During command generation for clang-linker-wrapper, it is required to check user's provided mcode-object-version=X so that amdhsa-code-object-version=X can be passed to the clang/lto backend.

getAmdhsaCodeObjectVersion() and getHsaAbiVersion() both still use the above command line argument to override user's choice of COV, instead of the module flag.

clang/test/CodeGenCUDA/amdgpu-code-object-version-linking.cu
13

load of llvm.amdgcn.abi.version is being eliminated with cc1, -O3, and mlink-builtin-bitcode of device lib.

clang/tools/clang-linker-wrapper/ClangLinkerWrapper.cpp
406–410

It is required so that when clang pass (not the lto backend) is called from clang-linker-wrapper due to -save-temps, user provided COV is correctly propagated.

jhuber6 added inline comments.Aug 24 2023, 10:06 AM
openmp/libomptarget/plugins-nextgen/amdgpu/utils/UtilitiesRTL.h
49–56

We should probably be using sizeof now that it's back to being a struct and keep the old struct definition.

saiislam marked an inline comment as done.Aug 24 2023, 10:12 AM
saiislam added inline comments.
openmp/libomptarget/plugins-nextgen/amdgpu/utils/UtilitiesRTL.h
49–56

AMDGPU plugin doesn't use any implicitarg for COV4, but it does so for COV5. So, we are not keeping two separate structures for implicitargs of COV4 and COV5.
If we use sizeof then it will always return 256 corresponding to COV5 (even for cov4, which should be 56). That's why we need this function.

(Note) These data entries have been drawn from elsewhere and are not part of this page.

==> src/rtl/mem_arb_pkg.sv <==
// Shared types and defaults for the fetch/data memory arbiter.
// Port selection for round-robin lives here so the arbiter and its users agree on it.
package mem_arb_pkg;

  localparam int DEFAULT_LATENCY    = 4;
  localparam int DEFAULT_ADDR_WIDTH = 16;
  localparam int DATA_WIDTH         = 16;

  typedef enum logic [1:0] {
    ST_IDLE = 2'd0,
    ST_BUSY = 2'd1,
    ST_RESP = 2'd2
  } arb_state_e;

  typedef enum logic {
    PORT_FETCH = 1'b0,
    PORT_DATA  = 1'b1
  } arb_port_e;

  // On a tie the port that was not served last wins.
  function automatic arb_port_e pickPort(input logic ifReq,
                                         input logic dmReq,
                                         input arb_port_e lastGrant);
    arb_port_e sel;
    sel = PORT_FETCH;
    if (ifReq && dmReq) begin
      sel = (lastGrant == PORT_FETCH) ? PORT_DATA : PORT_FETCH;
    end else if (dmReq) begin
      sel = PORT_DATA;
    end
    return sel;
  endfunction

endpackage

==> src/rtl/mem_lat_counter.sv <==
// Access-latency down-counter: loads LATENCY-1 on grant, counts to zero and holds there.
module mem_lat_counter #(
  parameter int LATENCY = 4,
  localparam int CW = $clog2(LATENCY) + 1
) (
  input  logic clk,
  input  logic rst_n,
  input  logic i_load,
  input  logic i_dec,
  output logic o_zero
);

  logic [CW-1:0] r_count;

  always_ff @(posedge clk or negedge rst_n) begin
    if (!rst_n) begin
      r_count <= '0;
    end else if (i_load) begin
      r_count <= CW'(LATENCY - 1);
    end else if (i_dec && (r_count != '0)) begin
      r_count <= r_count - 1'b1;
    end
  end

  assign o_zero = (r_count == '0);

endmodule

==> src/rtl/mem_arbiter.sv <==
// Shares one single-ported 16-bit memory between instruction fetch and data ports,
// emulating a fixed access latency with a req/done handshake per port.
module mem_arbiter
  import mem_arb_pkg::*;
#(
  parameter int ADDR_WIDTH = DEFAULT_ADDR_WIDTH,
  parameter int LATENCY    = DEFAULT_LATENCY
) (
  input  logic                  clk,
  input  logic                  rst_n,
  input  logic                  i_if_req,
  input  logic [ADDR_WIDTH-1:0] i_if_addr,
  output logic [15:0]           o_if_rdata,
  output logic                  o_if_done,
  input  logic                  i_dm_req,
  input  logic                  i_dm_wr,
  input  logic [ADDR_WIDTH-1:0] i_dm_addr,
  input  logic [15:0]           i_dm_wdata,
  output logic [15:0]           o_dm_rdata,
  output logic                  o_dm_done,
  output logic                  o_dm_err,
  output logic                  o_mem_en,
  output logic                  o_mem_wr,
  output logic [ADDR_WIDTH-1:0] o_mem_addr,
  output logic [15:0]           o_mem_wdata,
  input  logic [15:0]           i_mem_rdata
);

  localparam logic [1:0] S_IDLE = ST_IDLE;
  localparam logic [1:0] S_BUSY = ST_BUSY;
  localparam logic [1:0] S_RESP = ST_RESP;

  localparam logic [ADDR_WIDTH-1:0] ALIGN_MASK = ~{{(ADDR_WIDTH-1){1'b0}}, 1'b1};

  logic [1:0]            r_state;
  arb_port_e             r_grant;
  arb_port_e             r_lastGrant;
  logic                  r_wr;
  logic                  r_err;
  logic [ADDR_WIDTH-1:0] r_addr;
  logic [15:0]           r_wdata;
  logic [15:0]           r_ifRdata;
  logic [15:0]           r_dmRdata;

  arb_port_e             w_winner;
  logic                  w_anyReq;
  logic                  w_misaligned;
  logic                  w_load;
  logic                  w_busy;
  logic                  w_zero;
  logic                  w_access;

  assign w_anyReq     = i_if_req | i_dm_req;
  assign w_winner     = pickPort(i_if_req, i_dm_req, r_lastGrant);
  assign w_misaligned = (w_winner == PORT_DATA) && i_dm_addr[0];
  assign w_load       = (r_state == S_IDLE) && w_anyReq && !w_misaligned;
  assign w_busy       = (r_state == S_BUSY);
  assign w_access     = w_busy && w_zero;

  mem_lat_counter #(
    .LATENCY (LATENCY)
  ) u_latCounter (
    .clk    (clk),
    .rst_n  (rst_n),
    .i_load (w_load),
    .i_dec  (w_busy),
    .o_zero (w_zero)
  );

  // Requests are only looked at in IDLE; everything after the grant uses the latched copy.
  always_ff @(posedge clk or negedge rst_n) begin
    if (!rst_n) begin
      r_state     <= S_IDLE;
      r_grant     <= PORT_FETCH;
      r_lastGrant <= PORT_FETCH;
      r_wr        <= 1'b0;
      r_err       <= 1'b0;
      r_addr      <= '0;
      r_wdata     <= '0;
    end else begin
      case (r_state)
        S_IDLE: begin
          if (w_anyReq) begin
            r_grant <= w_winner;
            if (w_winner == PORT_DATA) begin
              r_wr    <= i_dm_wr;
              r_err   <= i_dm_addr[0];
              r_addr  <= i_dm_addr & ALIGN_MASK;
              r_wdata <= i_dm_wdata;
              r_state <= i_dm_addr[0] ? S_RESP : S_BUSY;
            end else begin
              r_wr    <= 1'b0;
              r_err   <= 1'b0;
              r_addr  <= i_if_addr & ALIGN_MASK;
              r_wdata <= '0;
              r_state <= S_BUSY;
            end
          end
        end
        S_BUSY: begin
          if (w_zero) begin
            r_state <= S_RESP;
          end
        end
        S_RESP: begin
          r_lastGrant <= r_grant;
          r_state     <= S_IDLE;
        end
        default: begin
          r_state <= S_IDLE;
        end
      endcase
    end
  end

  // Read data is captured on the access edge and held until that port's next read.
  always_ff @(posedge clk or negedge rst_n) begin
    if (!rst_n) begin
      r_ifRdata <= '0;
      r_dmRdata <= '0;
    end else if (w_access && !r_wr) begin
      if (r_grant == PORT_FETCH) begin
        r_ifRdata <= i_mem_rdata;
      end else begin
        r_dmRdata <= i_mem_rdata;
      end
    end
  end

  assign o_mem_en    = w_access;
  assign o_mem_wr    = w_access && r_wr;
  assign o_mem_addr  = w_access ? r_addr  : '0;
  assign o_mem_wdata = w_access ? r_wdata : '0;

  assign o_if_done   = (r_state == S_RESP) && (r_grant == PORT_FETCH);
  assign o_dm_done   = (r_state == S_RESP) && (r_grant == PORT_DATA);
  assign o_dm_err    = o_dm_done && r_err;
  assign o_if_rdata  = r_ifRdata;
  assign o_dm_rdata  = r_dmRdata;

endmodule

==> config.mk <==
export PLATFORM = sky130hd
export DESIGN_NAME = mem_arbiter
export DESIGN_NICKNAME = d
export VERILOG_FILES = /design/src/rtl/mem_arb_pkg.sv /design/src/rtl/mem_lat_counter.sv /design/src/rtl/mem_arbiter.sv
export SDC_FILE = /design/constraint.sdc
export NUM_CORES = 1
export LEC_CHECK = 0
export BUFFER_PORTS_ARGS = -buffer_cell sky130_fd_sc_hd__buf_2
export CORE_AREA = 2 2 109 69
export CTS_CLUSTER_DIAMETER = 50
export DETAILED_ROUTE_END_ITERATION = 8
export DIE_AREA = 0 0 111 71
export HOLD_SLACK_MARGIN = 0.12
export PLACE_DENSITY = 0.79
export SETUP_SLACK_MARGIN = 0.05
export SYNTH_ARGS = -nofsm -noshare
export SYNTH_HDL_FRONTEND = slang
export SYNTH_SLANG_ARGS = --single-unit
==> constraint.sdc <==
create_clock -name clk -period 2.39 [get_ports clk]
set_clock_uncertainty 0.05 [all_clocks]
set_input_delay 0.239 -clock clk [delete_from_list [all_inputs] [get_ports clk]]
set_output_delay 0.239 -clock clk [all_outputs]
set_load 0.1 [all_outputs]
==> impl_metrics.tcl <==
set metrics [dict create \
    cp_cell_sequence "inv_1 -> ha_1 -> ha_1 -> nand3b_4 -> inv_1 -> buf_12 -> and2_1 -> buf_12" \
    ys_warn_count 0 \
    synthTopCellsByCount "dfrtp_1, mux2_2, and2_1" \
    htreeDepth 3 \
    ys_top_cells_by_area "dfrtp_1, mux2_2, and2_1" \
    cts-root-buf "clkbuf_16" \
    synth.avg_cell_area_sq_um 13.8 \
    clkLatencyLatePin_ps 330 \
    synth-compound-area-share 0.0744 \
    drt_pass1_iterations 4 \
    crit_fanout 33 \
    vias 2454 \
    design_area_sq_mm 0.00515 \
    min_period_ps 2210 \
    crit_slowest_cell "dfrtp_1" \
    yosys.area_share.simple 0.0946 \
    reg2reg_depth 7 \
    die-area_sq_mm 0.00788 \
    layoutNonFillerInstCount 501 \
    wl_per_cell_um 15.9 \
    crit_family "buffers and inverters" \
    die_w_um 111 \
    status "finished clean" \
    fin_nets 476 \
    setup_tns_ps 0 \
    critical_path.startpoint "u_latCounter.r_count[0]" \
    hp-class "primary input to register" \
    hold_viol 0 \
    rsz0062_at_grt "no" \
    arrival_ps 1920 \
    synthAdderAreaFrac 0.00775 \
    drive_gt1_frac 0.561 \
    gr-total-overflow 0 \
    pwr_density_cell_mw_per_mm2 1520 \
    rr_endpoint "o_dm_rdata[7]" \
    synth_cell_types 34 \
    yosysMostFrequentCell "dfrtp_1" \
    core_area_sq_mm 0.00694 \
    clk_pin_slew_ps 50 \
    p_total_uw 7840 \
    r2r-start "u_latCounter.r_count[0]" \
    synth_nets 305 \
    critPathBufInv 4 \
    required_ps 2100 \
    n_antenna_cell 0 \
    synth_largest_area_cell "dfrtp_1" \
    ys_seq_area_frac 0.558 \
    placed_cells 451 \
    slew_viol_final 0 \
    endpoint_kind "output port" \
    start_util 0.465 \
    synthFlopType "dfrtp_1" \
    placed_area_sq_mm 0.00448 \
    dieHeight_um 71 \
    area_growth_pct 59.7 \
    grt_max_degree 73 \
    critPathCapture "o_mem_addr[4]" \
    dp_hpwl_um 5360 \
    max_stage_delay_ps 390 \
    register_area_sq_mm 0.00180 \
    holdWs_ps 157 \
    drc 0 \
    grt_pass1_vias 2450 \
    synth-async-reset-ratio 1.00 \
    multiInputGateArea_sq_mm 0.00134 \
    worstMarginPinSlew_ps 1050 \
    io_pins 138 \
    placementRows 24 \
    synth-edff-count 0 \
    gp_congestion 0.743 \
    clock_sinks 72 \
    drv_cap 0 \
    numCtsBuffers 9 \
    setup_viol 0 \
    antenna_found_initial 0 \
    synth_cells 234 \
    routed_wl_um 7960 \
    p_leak_uw 0.00252 \
    synth_seq_cells 72 \
    cts_tree "yes" \
    synth_top_family_by_area "multiplexers" \
    drt-initial-drc-count 104 \
    max_slew_margin 0.298 \
    critical_path_class "register to output port" \
    fin_crit_sh 0.924 \
    synth_top_area_frac 0.558 \
    synth_xor_area_frac 0.00271 \
    fillers 465 \
    clockBufferDepth 2 \
    vias_per_cell 4.90 \
    cp.depth 8 \
    max_freq_mhz 453 \
    synthMuxAreaShare 0.228 \
    synth_area_sq_mm 0.00323 \
    grt_pass1_wl_um 12600 \
    cp-start-kind "register" \
    vdd_drop_max_mv 1.52 \
    globalRouteTotalUtil 0.210 \
    port_buffers 135 \
    post-cts-setup-buffers 0 \
    reg2reg_slack_ps 430 \
    ant_nets 0 \
]
-- power breakdown --
part	switching, uW	total, uW	internal (uW)
combinational	3150	4310	1160
clock	471	1410	941
sequential	313	2120	1810
total	3930	7840	3910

jhuber6 added inline comments.Aug 24 2023, 10:15 AM
openmp/libomptarget/plugins-nextgen/amdgpu/utils/UtilitiesRTL.h
49–56

Yeah, I guess for COV4 the only thing that mattered was the size so that we could make sure it's all set to zero. We shouldn't use the enum value. It should be sizeof(ImplicitArgsTy) for COV5 and either hard-code it in the function for V4 or make a dummy struct.

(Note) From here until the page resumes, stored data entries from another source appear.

**src/rtl/axi4_rd_arbiter_if.sv**
```systemverilog
// Bus bundle for the read arbiter: packed per-master AR/R signals on the upstream
// side and a single AXI4 read port on the downstream side.
interface axi4_rd_arbiter_if #(
  parameter int unsigned NUM_MASTERS = 4,
  parameter int unsigned ADDR_WIDTH  = 64,
  parameter int unsigned DATA_WIDTH  = 512,
  parameter int unsigned ID_WIDTH    = 8
);
  logic [NUM_MASTERS-1:0]            s_arvalid;
  logic [NUM_MASTERS-1:0]            s_arready;
  logic [NUM_MASTERS*ID_WIDTH-1:0]   s_arid;
  logic [NUM_MASTERS*ADDR_WIDTH-1:0] s_araddr;
  logic [NUM_MASTERS*8-1:0]          s_arlen;
  logic [NUM_MASTERS*3-1:0]          s_arsize;
  logic [NUM_MASTERS*2-1:0]          s_arburst;
  logic [NUM_MASTERS-1:0]            s_rvalid;
  logic [NUM_MASTERS-1:0]            s_rready;
  logic [ID_WIDTH-1:0]               s_rid;
  logic [DATA_WIDTH-1:0]             s_rdata;
  logic [1:0]                        s_rresp;
  logic                              s_rlast;

  logic                              m_arvalid;
  logic                              m_arready;
  logic [ID_WIDTH-1:0]               m_arid;
  logic [ADDR_WIDTH-1:0]             m_araddr;
  logic [7:0]                        m_arlen;
  logic [2:0]                        m_arsize;
  logic [1:0]                        m_arburst;
  logic                              m_rvalid;
  logic                              m_rready;
  logic [ID_WIDTH-1:0]               m_rid;
  logic [DATA_WIDTH-1:0]             m_rdata;
  logic [1:0]                        m_rresp;
  logic                              m_rlast;

  // Arbiter view: slave to the upstream masters, master to the downstream port.
  modport slave (
    input  s_arvalid, s_arid, s_araddr, s_arlen, s_arsize, s_arburst, s_rready,
    output s_arready, s_rvalid, s_rid, s_rdata, s_rresp, s_rlast,
    output m_arvalid, m_arid, m_araddr, m_arlen, m_arsize, m_arburst, m_rready,
    input  m_arready, m_rvalid, m_rid, m_rdata, m_rresp, m_rlast
  );

  // Environment view: upstream requesters plus the downstream memory model.
  modport master (
    output s_arvalid, s_arid, s_araddr, s_arlen, s_arsize, s_arburst, s_rready,
    input  s_arready, s_rvalid, s_rid, s_rdata, s_rresp, s_rlast,
    input  m_arvalid, m_arid, m_araddr, m_arlen, m_arsize, m_arburst, m_rready,
    output m_arready, m_rvalid, m_rid, m_rdata, m_rresp, m_rlast
  );
endinterface

```
**src/rtl/axi4_rd_arbiter.sv**
```systemverilog
// Round-robin AXI4 read arbiter: one burst in flight, R beats routed to the owner
// until rlast, with a sticky beat-count protocol error.
module axi4_rd_arbiter #(
  parameter int unsigned NUM_MASTERS = 4,
  parameter int unsigned ADDR_WIDTH  = 64,
  parameter int unsigned DATA_WIDTH  = 512,
  parameter int unsigned ID_WIDTH    = 8
) (
  input  logic                             aclk,
  input  logic                             areset,
  axi4_rd_arbiter_if.slave                 bus,
  output logic                             busy,
  output logic [$clog2(NUM_MASTERS)-1:0]   grant_idx,
  output logic                             protocol_err
);
  localparam int unsigned GIDX_W = $clog2(NUM_MASTERS);

  typedef enum logic [1:0] {IDLE, ADDR, DATA} state_e;

  state_e                  state_q, state_d;
  logic [GIDX_W-1:0]       last_q, last_d;
  logic [GIDX_W-1:0]       grant_q, grant_d;
  logic                    arvalid_q, arvalid_d;
  logic [ID_WIDTH-1:0]     id_q, id_d;
  logic [ADDR_WIDTH-1:0]   addr_q, addr_d;
  logic [7:0]              len_q, len_d;
  logic [2:0]              size_q, size_d;
  logic [1:0]              burst_q, burst_d;
  logic [8:0]              beat_q, beat_d;
  logic                    err_q, err_d;
  logic                    busy_q, busy_d;

  logic [GIDX_W-1:0]       win, idx;
  logic                    found;
  logic                    beat_xfer;

  // Read data payload is a straight pass-through; only valid/ready are steered.
  assign bus.s_rid   = bus.m_rid;
  assign bus.s_rdata = bus.m_rdata;
  assign bus.s_rresp = bus.m_rresp;
  assign bus.s_rlast = bus.m_rlast;

  assign bus.m_arvalid = arvalid_q;
  assign bus.m_arid    = id_q;
  assign bus.m_araddr  = addr_q;
  assign bus.m_arlen   = len_q;
  assign bus.m_arsize  = size_q;
  assign bus.m_arburst = burst_q;
  assign busy          = busy_q;
  assign grant_idx     = grant_q;
  assign protocol_err  = err_q;

  always_ff @(posedge aclk) begin
    if (areset) begin
      state_q   <= IDLE;
      last_q    <= GIDX_W'(NUM_MASTERS - 1);
      grant_q   <= '0;
      arvalid_q <= 1'b0;
      id_q      <= '0;
      addr_q    <= '0;
      len_q     <= '0;
      size_q    <= '0;
      burst_q   <= '0;
      beat_q    <= '0;
      err_q     <= 1'b0;
      busy_q    <= 1'b0;
    end else begin
      state_q   <= state_d;
      last_q    <= last_d;
      grant_q   <= grant_d;
      arvalid_q <= arvalid_d;
      id_q      <= id_d;
      addr_q    <= addr_d;
      len_q     <= len_d;
      size_q    <= size_d;
      burst_q   <= burst_d;
      beat_q    <= beat_d;
      err_q     <= err_d;
      busy_q    <= busy_d;
    end
  end

  always_comb begin
    state_d       = state_q;
    last_d        = last_q;
    grant_d       = grant_q;
    arvalid_d     = arvalid_q;
    id_d          = id_q;
    addr_d        = addr_q;
    len_d         = len_q;
    size_d        = size_q;
    burst_d       = burst_q;
    beat_d        = beat_q;
    err_d         = err_q;
    bus.s_arready = '0;
    bus.s_rvalid  = '0;
    bus.m_rready  = 1'b0;
    found         = 1'b0;
    win           = '0;
    idx           = '0;
    beat_xfer     = 1'b0;

    // Walk from farthest to nearest so the nearest requester after last_q wins.
    for (int k = int'(NUM_MASTERS); k >= 1; k--) begin
      idx = GIDX_W'((32'(last_q) + 32'(k)) % NUM_MASTERS);
      if (bus.s_arvalid[idx]) begin
        win   = idx;
        found = 1'b1;
      end
    end

    unique case (state_q)
      IDLE: begin
        if (found) begin
          bus.s_arready[win] = 1'b1;
          id_d      = bus.s_arid[32'(win)*ID_WIDTH +: ID_WIDTH];
          addr_d    = bus.s_araddr[32'(win)*ADDR_WIDTH +: ADDR_WIDTH];
          len_d     = bus.s_arlen[32'(win)*8 +: 8];
          size_d    = bus.s_arsize[32'(win)*3 +: 3];
          burst_d   = bus.s_arburst[32'(win)*2 +: 2];
          last_d    = win;
          grant_d   = win;
          arvalid_d = 1'b1;
          state_d   = ADDR;
        end
      end
      ADDR: begin
        if (arvalid_q && bus.m_arready) begin
          arvalid_d = 1'b0;
          beat_d    = '0;
          state_d   = DATA;
        end
      end
      DATA: begin
        bus.s_rvalid[grant_q] = bus.m_rvalid;
        bus.m_rready          = bus.s_rready[grant_q];
        beat_xfer             = bus.m_rvalid && bus.s_rready[grant_q];
        if (beat_xfer) begin
          beat_d = beat_q + 9'd1;
          // Early rlast and missing rlast on the final beat both flag the error.
          if (bus.m_rlast) begin
            if (beat_q != {1'b0, len_q}) err_d = 1'b1;
            state_d = IDLE;
          end else if (beat_q == {1'b0, len_q}) begin
            err_d = 1'b1;
          end
        end
      end
      default: state_d = IDLE;
    endcase

    busy_d = (state_d != IDLE);
  end
endmodule

```
**src/flat_wrapper.sv**
```systemverilog
// flat-port wrapper written by rule: the top's interface ports become plain ports
module axi4_rd_arbiter_flat 
#(
  parameter int unsigned NUM_MASTERS = 4,
  parameter int unsigned ADDR_WIDTH  = 64,
  parameter int unsigned DATA_WIDTH  = 512,
  parameter int unsigned ID_WIDTH    = 8
)
  (aclk, areset, busy, grant_idx, protocol_err, bus_s_arvalid, bus_s_arid, bus_s_araddr, bus_s_arlen, bus_s_arsize, bus_s_arburst, bus_s_rready, bus_s_arready, bus_s_rvalid, bus_s_rid, bus_s_rdata, bus_s_rresp, bus_s_rlast, bus_m_arvalid, bus_m_arid, bus_m_araddr, bus_m_arlen, bus_m_arsize, bus_m_arburst, bus_m_rready, bus_m_arready, bus_m_rvalid, bus_m_rid, bus_m_rdata, bus_m_rresp, bus_m_rlast);
  axi4_rd_arbiter_if #(.NUM_MASTERS(NUM_MASTERS), .ADDR_WIDTH(ADDR_WIDTH), .DATA_WIDTH(DATA_WIDTH), .ID_WIDTH(ID_WIDTH)) bus_i ();
  input  logic aclk;
  input  logic areset;
  output logic busy;
  output logic [$clog2(NUM_MASTERS)-1:0] grant_idx;
  output logic protocol_err;
  input wire logic [$bits(bus_i.s_arvalid)-1:0] bus_s_arvalid;
  input wire logic [$bits(bus_i.s_arid)-1:0] bus_s_arid;
  input wire logic [$bits(bus_i.s_araddr)-1:0] bus_s_araddr;
  input wire logic [$bits(bus_i.s_arlen)-1:0] bus_s_arlen;
  input wire logic [$bits(bus_i.s_arsize)-1:0] bus_s_arsize;
  input wire logic [$bits(bus_i.s_arburst)-1:0] bus_s_arburst;
  input wire logic [$bits(bus_i.s_rready)-1:0] bus_s_rready;
  output wire logic [$bits(bus_i.s_arready)-1:0] bus_s_arready;
  output wire logic [$bits(bus_i.s_rvalid)-1:0] bus_s_rvalid;
  output wire logic [$bits(bus_i.s_rid)-1:0] bus_s_rid;
  output wire logic [$bits(bus_i.s_rdata)-1:0] bus_s_rdata;
  output wire logic [$bits(bus_i.s_rresp)-1:0] bus_s_rresp;
  output wire logic [$bits(bus_i.s_rlast)-1:0] bus_s_rlast;
  output wire logic [$bits(bus_i.m_arvalid)-1:0] bus_m_arvalid;
  output wire logic [$bits(bus_i.m_arid)-1:0] bus_m_arid;
  output wire logic [$bits(bus_i.m_araddr)-1:0] bus_m_araddr;
  output wire logic [$bits(bus_i.m_arlen)-1:0] bus_m_arlen;
  output wire logic [$bits(bus_i.m_arsize)-1:0] bus_m_arsize;
  output wire logic [$bits(bus_i.m_arburst)-1:0] bus_m_arburst;
  output wire logic [$bits(bus_i.m_rready)-1:0] bus_m_rready;
  input wire logic [$bits(bus_i.m_arready)-1:0] bus_m_arready;
  input wire logic [$bits(bus_i.m_rvalid)-1:0] bus_m_rvalid;
  input wire logic [$bits(bus_i.m_rid)-1:0] bus_m_rid;
  input wire logic [$bits(bus_i.m_rdata)-1:0] bus_m_rdata;
  input wire logic [$bits(bus_i.m_rresp)-1:0] bus_m_rresp;
  input wire logic [$bits(bus_i.m_rlast)-1:0] bus_m_rlast;
  assign bus_i.s_arvalid = bus_s_arvalid;
  assign bus_i.s_arid = bus_s_arid;
  assign bus_i.s_araddr = bus_s_araddr;
  assign bus_i.s_arlen = bus_s_arlen;
  assign bus_i.s_arsize = bus_s_arsize;
  assign bus_i.s_arburst = bus_s_arburst;
  assign bus_i.s_rready = bus_s_rready;
  assign bus_s_arready = bus_i.s_arready;
  assign bus_s_rvalid = bus_i.s_rvalid;
  assign bus_s_rid = bus_i.s_rid;
  assign bus_s_rdata = bus_i.s_rdata;
  assign bus_s_rresp = bus_i.s_rresp;
  assign bus_s_rlast = bus_i.s_rlast;
  assign bus_m_arvalid = bus_i.m_arvalid;
  assign bus_m_arid = bus_i.m_arid;
  assign bus_m_araddr = bus_i.m_araddr;
  assign bus_m_arlen = bus_i.m_arlen;
  assign bus_m_arsize = bus_i.m_arsize;
  assign bus_m_arburst = bus_i.m_arburst;
  assign bus_m_rready = bus_i.m_rready;
  assign bus_i.m_arready = bus_m_arready;
  assign bus_i.m_rvalid = bus_m_rvalid;
  assign bus_i.m_rid = bus_m_rid;
  assign bus_i.m_rdata = bus_m_rdata;
  assign bus_i.m_rresp = bus_m_rresp;
  assign bus_i.m_rlast = bus_m_rlast;
  axi4_rd_arbiter #(.NUM_MASTERS(NUM_MASTERS), .ADDR_WIDTH(ADDR_WIDTH), .DATA_WIDTH(DATA_WIDTH), .ID_WIDTH(ID_WIDTH)) u_core (.aclk(aclk), .areset(areset), .bus(bus_i), .busy(busy), .grant_idx(grant_idx), .protocol_err(protocol_err));
endmodule
```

saiislam updated this revision to Diff 553413.Aug 25 2023, 2:06 AM
saiislam marked 2 inline comments as done.

Changed getImplicitArgsSize to use sizeof.

Just a few more nits. I think it's looking fine but I haven't tested it. Anyone else?

clang/tools/clang-linker-wrapper/ClangLinkerWrapper.cpp
406
415–418

No braces around a single line if.

openmp/libomptarget/plugins-nextgen/amdgpu/utils/UtilitiesRTL.h
54

We return uint16_t here? These are sizes.

saiislam updated this revision to Diff 553991.Aug 28 2023, 10:44 AM
saiislam marked 3 inline comments as done.

Minor fixes addressing reviewer's comment.

jhuber6 accepted this revision.Aug 28 2023, 12:16 PM

I think it's fine now given that it's passing tests. Others feel free to comment.

This revision is now accepted and ready to land.Aug 28 2023, 12:16 PM
yaxunl accepted this revision.Aug 28 2023, 2:30 PM

LGTM. Thanks

clang/test/CodeGenCUDA/amdgpu-code-object-version-linking.cu
13

It seems being eliminated by IPSCCP. It makes sense since it is constant weak_odr without externally_initialized. Either changing it to weak or adding externally_initialized will keep the load. Normal __constant__ var in device code may be changed by host code, therefore they are emitted with externally_initialized and do not have the load eliminated.

This revision was landed with ongoing or failed builds.Aug 29 2023, 4:36 AM
This revision was automatically updated to reflect the committed changes.
saiislam added inline comments.Aug 29 2023, 4:40 AM
clang/test/CodeGenCUDA/amdgpu-code-object-version-linking.cu
13

Thank you @yaxunl !
I have added these observations as comments in the code at load emit and global emit locations.